Your instructions: Among the lines below, restate word for word only those from the line with "element,line_no,source" through the line with "Final hold slack -> 302 ps", with both end lines kept.
- Opening Delimiter -
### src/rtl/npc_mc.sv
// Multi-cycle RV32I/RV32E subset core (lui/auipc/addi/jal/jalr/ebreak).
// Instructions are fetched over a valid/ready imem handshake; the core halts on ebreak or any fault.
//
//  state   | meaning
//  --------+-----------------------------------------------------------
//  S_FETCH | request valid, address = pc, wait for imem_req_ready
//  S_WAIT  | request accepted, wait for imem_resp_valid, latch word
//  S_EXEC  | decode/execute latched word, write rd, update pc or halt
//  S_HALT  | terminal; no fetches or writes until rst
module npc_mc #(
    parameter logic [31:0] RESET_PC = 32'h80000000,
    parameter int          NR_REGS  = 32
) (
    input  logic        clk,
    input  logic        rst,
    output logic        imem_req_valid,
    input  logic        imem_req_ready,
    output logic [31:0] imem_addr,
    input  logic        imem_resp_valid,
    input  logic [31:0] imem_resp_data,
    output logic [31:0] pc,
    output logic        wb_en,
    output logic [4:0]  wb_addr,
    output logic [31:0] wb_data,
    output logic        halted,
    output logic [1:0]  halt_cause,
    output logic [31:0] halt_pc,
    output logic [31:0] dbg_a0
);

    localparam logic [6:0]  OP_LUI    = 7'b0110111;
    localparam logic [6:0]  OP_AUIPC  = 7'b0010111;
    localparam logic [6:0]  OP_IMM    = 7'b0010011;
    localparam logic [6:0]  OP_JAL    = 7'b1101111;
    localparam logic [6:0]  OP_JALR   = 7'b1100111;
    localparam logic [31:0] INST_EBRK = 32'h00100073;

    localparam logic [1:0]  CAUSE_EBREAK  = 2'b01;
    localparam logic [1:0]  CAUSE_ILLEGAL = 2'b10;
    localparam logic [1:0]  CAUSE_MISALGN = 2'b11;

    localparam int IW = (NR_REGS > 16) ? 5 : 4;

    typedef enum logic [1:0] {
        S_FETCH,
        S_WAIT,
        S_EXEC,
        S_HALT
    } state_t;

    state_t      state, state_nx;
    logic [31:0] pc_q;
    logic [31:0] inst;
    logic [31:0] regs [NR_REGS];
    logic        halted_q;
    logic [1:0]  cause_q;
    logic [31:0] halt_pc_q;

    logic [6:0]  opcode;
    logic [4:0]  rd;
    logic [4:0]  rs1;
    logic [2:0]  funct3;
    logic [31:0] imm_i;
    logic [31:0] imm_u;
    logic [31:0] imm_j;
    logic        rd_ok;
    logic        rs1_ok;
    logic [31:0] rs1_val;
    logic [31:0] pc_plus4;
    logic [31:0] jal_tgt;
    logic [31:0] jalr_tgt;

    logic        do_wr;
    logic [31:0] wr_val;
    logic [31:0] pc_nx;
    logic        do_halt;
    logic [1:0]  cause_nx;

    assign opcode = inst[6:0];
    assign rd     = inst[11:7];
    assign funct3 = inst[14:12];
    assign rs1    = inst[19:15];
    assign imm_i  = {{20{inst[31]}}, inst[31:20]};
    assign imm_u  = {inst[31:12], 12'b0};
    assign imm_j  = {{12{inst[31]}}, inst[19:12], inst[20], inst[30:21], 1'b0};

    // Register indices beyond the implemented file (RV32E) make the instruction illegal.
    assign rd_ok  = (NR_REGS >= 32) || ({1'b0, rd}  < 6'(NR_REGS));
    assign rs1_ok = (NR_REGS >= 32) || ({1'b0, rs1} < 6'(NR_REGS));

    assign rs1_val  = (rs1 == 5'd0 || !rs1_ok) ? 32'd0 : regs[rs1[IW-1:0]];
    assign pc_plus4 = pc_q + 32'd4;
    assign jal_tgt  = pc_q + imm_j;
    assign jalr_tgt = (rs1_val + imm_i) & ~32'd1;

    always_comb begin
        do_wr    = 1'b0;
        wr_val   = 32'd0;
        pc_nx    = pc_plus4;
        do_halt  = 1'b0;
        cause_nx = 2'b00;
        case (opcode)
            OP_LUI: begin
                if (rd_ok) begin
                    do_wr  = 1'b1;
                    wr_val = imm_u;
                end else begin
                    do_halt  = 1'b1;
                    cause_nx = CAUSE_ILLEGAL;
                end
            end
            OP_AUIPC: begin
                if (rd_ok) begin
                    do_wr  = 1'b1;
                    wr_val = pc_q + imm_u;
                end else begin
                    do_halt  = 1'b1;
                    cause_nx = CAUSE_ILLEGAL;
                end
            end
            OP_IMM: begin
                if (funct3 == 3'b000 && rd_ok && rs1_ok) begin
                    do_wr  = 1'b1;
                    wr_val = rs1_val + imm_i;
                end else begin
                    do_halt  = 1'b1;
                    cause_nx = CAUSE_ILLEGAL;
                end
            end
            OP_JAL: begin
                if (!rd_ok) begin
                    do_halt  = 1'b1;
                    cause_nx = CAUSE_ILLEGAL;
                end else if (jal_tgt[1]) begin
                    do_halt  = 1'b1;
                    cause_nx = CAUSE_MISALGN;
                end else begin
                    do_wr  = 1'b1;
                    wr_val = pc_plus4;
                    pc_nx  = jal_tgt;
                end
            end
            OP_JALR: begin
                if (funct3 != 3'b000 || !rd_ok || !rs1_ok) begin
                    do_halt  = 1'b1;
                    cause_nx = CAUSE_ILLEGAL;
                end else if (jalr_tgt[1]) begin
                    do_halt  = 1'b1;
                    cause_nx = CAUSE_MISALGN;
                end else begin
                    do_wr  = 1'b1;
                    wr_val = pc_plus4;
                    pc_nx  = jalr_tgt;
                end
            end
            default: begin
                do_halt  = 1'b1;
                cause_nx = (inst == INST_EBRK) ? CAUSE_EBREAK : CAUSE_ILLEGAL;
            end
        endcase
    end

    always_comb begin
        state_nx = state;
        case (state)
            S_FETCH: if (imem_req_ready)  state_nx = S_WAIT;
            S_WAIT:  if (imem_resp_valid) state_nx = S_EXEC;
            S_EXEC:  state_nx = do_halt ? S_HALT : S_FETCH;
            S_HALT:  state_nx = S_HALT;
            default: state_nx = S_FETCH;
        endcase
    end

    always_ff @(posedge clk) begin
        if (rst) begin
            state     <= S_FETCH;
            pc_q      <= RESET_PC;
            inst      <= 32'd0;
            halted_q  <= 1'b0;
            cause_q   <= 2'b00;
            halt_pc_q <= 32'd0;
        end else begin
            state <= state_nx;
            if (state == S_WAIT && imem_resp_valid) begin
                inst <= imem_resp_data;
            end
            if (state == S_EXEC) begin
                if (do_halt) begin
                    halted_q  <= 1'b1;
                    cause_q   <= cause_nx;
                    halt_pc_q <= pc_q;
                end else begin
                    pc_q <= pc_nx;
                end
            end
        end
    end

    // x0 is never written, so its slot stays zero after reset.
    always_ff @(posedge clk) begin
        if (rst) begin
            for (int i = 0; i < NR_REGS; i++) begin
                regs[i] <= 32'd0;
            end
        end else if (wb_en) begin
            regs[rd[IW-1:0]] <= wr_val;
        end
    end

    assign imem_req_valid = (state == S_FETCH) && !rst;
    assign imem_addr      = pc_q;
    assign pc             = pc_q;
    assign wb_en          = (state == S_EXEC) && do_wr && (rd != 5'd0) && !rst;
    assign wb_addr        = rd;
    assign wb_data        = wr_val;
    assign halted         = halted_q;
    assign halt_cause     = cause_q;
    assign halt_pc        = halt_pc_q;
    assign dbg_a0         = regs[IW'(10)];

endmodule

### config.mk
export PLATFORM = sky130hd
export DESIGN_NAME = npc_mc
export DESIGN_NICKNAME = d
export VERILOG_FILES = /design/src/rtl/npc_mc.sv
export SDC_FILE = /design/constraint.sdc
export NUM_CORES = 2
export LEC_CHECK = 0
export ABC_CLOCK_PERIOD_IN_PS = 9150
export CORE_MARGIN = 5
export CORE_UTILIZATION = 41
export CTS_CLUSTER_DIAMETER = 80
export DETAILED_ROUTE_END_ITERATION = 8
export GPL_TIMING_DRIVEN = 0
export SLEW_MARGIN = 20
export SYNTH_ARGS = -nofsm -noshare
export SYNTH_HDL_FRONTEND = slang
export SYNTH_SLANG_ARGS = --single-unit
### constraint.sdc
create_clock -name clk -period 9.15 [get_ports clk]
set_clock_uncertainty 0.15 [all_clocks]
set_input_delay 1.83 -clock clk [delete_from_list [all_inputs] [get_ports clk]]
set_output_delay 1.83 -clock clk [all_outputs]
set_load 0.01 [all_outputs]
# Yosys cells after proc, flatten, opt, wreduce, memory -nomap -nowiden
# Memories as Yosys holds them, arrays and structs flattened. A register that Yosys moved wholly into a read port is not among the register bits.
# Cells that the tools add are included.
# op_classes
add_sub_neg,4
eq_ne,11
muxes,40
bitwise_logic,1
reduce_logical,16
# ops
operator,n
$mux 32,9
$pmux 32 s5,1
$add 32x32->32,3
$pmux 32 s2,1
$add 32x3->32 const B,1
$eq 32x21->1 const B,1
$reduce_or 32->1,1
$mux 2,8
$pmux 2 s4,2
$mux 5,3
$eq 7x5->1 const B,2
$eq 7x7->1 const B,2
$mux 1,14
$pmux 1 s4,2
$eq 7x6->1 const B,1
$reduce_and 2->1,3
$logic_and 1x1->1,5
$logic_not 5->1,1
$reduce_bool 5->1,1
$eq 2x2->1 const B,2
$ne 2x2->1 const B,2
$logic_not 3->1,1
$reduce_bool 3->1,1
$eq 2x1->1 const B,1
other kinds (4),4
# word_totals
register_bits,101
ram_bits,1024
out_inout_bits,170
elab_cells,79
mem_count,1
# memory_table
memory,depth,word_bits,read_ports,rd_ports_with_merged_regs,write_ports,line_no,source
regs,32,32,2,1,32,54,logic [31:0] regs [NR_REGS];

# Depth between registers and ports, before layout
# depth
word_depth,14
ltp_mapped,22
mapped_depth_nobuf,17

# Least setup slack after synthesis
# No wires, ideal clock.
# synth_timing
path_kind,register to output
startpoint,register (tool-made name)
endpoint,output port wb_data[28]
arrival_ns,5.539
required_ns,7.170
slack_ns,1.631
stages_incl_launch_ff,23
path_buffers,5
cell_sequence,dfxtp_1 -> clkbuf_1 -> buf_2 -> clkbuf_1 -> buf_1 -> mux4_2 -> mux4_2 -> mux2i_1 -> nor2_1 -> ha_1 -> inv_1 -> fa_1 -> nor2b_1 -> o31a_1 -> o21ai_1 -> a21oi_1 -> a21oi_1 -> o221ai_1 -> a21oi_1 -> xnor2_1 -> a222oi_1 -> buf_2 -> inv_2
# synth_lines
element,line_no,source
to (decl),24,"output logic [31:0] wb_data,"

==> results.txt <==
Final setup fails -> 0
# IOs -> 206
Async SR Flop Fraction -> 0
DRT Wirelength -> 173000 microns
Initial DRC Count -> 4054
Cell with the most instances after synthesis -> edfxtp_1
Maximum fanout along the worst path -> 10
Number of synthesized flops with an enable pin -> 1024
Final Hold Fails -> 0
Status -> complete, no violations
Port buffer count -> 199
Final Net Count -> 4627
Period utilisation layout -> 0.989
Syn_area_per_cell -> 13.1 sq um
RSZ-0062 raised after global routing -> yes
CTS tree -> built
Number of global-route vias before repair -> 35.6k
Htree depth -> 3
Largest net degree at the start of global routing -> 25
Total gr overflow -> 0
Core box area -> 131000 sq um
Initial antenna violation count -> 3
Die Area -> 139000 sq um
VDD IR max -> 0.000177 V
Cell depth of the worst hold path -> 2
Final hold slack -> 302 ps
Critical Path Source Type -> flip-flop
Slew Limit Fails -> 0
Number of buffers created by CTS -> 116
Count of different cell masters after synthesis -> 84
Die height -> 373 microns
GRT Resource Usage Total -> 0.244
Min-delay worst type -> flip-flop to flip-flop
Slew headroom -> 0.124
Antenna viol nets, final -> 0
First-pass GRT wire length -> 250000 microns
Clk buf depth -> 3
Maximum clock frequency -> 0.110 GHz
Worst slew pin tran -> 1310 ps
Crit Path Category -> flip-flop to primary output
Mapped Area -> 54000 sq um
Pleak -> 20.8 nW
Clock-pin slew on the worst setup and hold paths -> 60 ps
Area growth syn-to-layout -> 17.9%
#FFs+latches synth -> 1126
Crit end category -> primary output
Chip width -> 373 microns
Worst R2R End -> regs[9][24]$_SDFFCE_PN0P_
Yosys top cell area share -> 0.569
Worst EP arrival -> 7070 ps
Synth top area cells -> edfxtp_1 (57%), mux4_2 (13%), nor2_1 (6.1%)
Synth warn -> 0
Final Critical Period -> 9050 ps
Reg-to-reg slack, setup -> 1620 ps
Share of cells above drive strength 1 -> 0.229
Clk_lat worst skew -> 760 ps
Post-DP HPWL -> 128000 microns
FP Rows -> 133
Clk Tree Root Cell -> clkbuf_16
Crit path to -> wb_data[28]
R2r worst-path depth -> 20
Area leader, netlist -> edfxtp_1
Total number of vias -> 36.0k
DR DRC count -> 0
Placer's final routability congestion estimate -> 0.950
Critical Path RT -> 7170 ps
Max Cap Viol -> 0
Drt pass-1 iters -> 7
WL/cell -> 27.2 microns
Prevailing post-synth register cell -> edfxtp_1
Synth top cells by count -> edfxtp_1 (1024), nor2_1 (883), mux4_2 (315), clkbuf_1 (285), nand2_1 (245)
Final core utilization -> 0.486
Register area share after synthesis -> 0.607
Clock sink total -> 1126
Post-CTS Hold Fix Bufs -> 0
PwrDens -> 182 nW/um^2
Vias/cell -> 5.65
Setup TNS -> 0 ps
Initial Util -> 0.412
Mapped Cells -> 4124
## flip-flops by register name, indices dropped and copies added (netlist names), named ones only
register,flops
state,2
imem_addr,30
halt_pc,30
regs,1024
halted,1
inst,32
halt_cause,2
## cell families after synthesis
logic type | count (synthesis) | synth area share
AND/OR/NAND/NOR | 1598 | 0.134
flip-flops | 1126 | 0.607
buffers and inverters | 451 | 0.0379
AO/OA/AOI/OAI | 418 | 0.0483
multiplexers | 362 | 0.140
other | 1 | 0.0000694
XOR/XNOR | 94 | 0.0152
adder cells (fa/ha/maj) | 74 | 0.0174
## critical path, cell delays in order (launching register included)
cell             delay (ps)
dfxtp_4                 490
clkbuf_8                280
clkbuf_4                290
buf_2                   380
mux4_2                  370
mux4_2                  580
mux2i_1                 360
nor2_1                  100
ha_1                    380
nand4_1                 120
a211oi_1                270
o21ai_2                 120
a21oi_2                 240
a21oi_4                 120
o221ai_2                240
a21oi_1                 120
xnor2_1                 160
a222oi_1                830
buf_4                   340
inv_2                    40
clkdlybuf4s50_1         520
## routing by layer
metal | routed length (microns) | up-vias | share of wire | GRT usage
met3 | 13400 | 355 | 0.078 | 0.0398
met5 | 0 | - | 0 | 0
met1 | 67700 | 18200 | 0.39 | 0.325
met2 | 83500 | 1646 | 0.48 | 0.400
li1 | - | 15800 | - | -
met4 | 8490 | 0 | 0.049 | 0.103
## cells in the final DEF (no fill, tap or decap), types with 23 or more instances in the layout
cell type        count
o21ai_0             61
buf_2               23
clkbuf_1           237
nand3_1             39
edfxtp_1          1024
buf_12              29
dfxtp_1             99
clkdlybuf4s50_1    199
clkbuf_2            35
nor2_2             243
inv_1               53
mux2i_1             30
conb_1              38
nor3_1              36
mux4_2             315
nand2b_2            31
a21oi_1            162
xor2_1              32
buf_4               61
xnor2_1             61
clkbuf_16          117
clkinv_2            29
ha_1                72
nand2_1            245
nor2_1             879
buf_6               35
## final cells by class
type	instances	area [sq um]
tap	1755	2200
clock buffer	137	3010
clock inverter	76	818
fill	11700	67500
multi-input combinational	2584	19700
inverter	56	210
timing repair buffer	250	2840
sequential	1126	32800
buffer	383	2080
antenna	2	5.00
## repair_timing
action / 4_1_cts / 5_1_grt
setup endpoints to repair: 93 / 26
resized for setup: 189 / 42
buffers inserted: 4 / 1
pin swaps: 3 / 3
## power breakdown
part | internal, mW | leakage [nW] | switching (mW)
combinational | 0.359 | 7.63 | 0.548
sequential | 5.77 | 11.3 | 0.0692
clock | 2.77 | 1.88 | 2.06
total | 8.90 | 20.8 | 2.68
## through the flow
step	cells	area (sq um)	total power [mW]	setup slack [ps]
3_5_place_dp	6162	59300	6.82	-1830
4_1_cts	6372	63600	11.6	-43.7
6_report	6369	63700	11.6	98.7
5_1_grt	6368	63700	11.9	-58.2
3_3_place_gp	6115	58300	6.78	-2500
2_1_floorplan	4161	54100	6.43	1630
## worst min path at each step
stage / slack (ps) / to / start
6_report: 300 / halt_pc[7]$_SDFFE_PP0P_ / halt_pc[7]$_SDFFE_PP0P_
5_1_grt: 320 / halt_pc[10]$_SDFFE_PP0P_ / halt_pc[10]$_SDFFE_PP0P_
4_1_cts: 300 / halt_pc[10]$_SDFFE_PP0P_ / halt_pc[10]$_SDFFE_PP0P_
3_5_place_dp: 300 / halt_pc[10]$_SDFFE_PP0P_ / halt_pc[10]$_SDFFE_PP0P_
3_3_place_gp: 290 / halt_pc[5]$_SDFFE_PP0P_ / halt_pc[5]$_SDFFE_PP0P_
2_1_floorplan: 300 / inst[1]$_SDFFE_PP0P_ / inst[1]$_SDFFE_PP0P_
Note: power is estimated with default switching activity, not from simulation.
- Closing Delimiter -
Response for this exercise:
element,line_no,source
to (decl),24,"output logic [31:0] wb_data,"

==> results.txt <==
Final setup fails -> 0
# IOs -> 206
Async SR Flop Fraction -> 0
DRT Wirelength -> 173000 microns
Initial DRC Count -> 4054
Cell with the most instances after synthesis -> edfxtp_1
Maximum fanout along the worst path -> 10
Number of synthesized flops with an enable pin -> 1024
Final Hold Fails -> 0
Status -> complete, no violations
Port buffer count -> 199
Final Net Count -> 4627
Period utilisation layout -> 0.989
Syn_area_per_cell -> 13.1 sq um
RSZ-0062 raised after global routing -> yes
CTS tree -> built
Number of global-route vias before repair -> 35.6k
Htree depth -> 3
Largest net degree at the start of global routing -> 25
Total gr overflow -> 0
Core box area -> 131000 sq um
Initial antenna violation count -> 3
Die Area -> 139000 sq um
VDD IR max -> 0.000177 V
Cell depth of the worst hold path -> 2
Final hold slack -> 302 ps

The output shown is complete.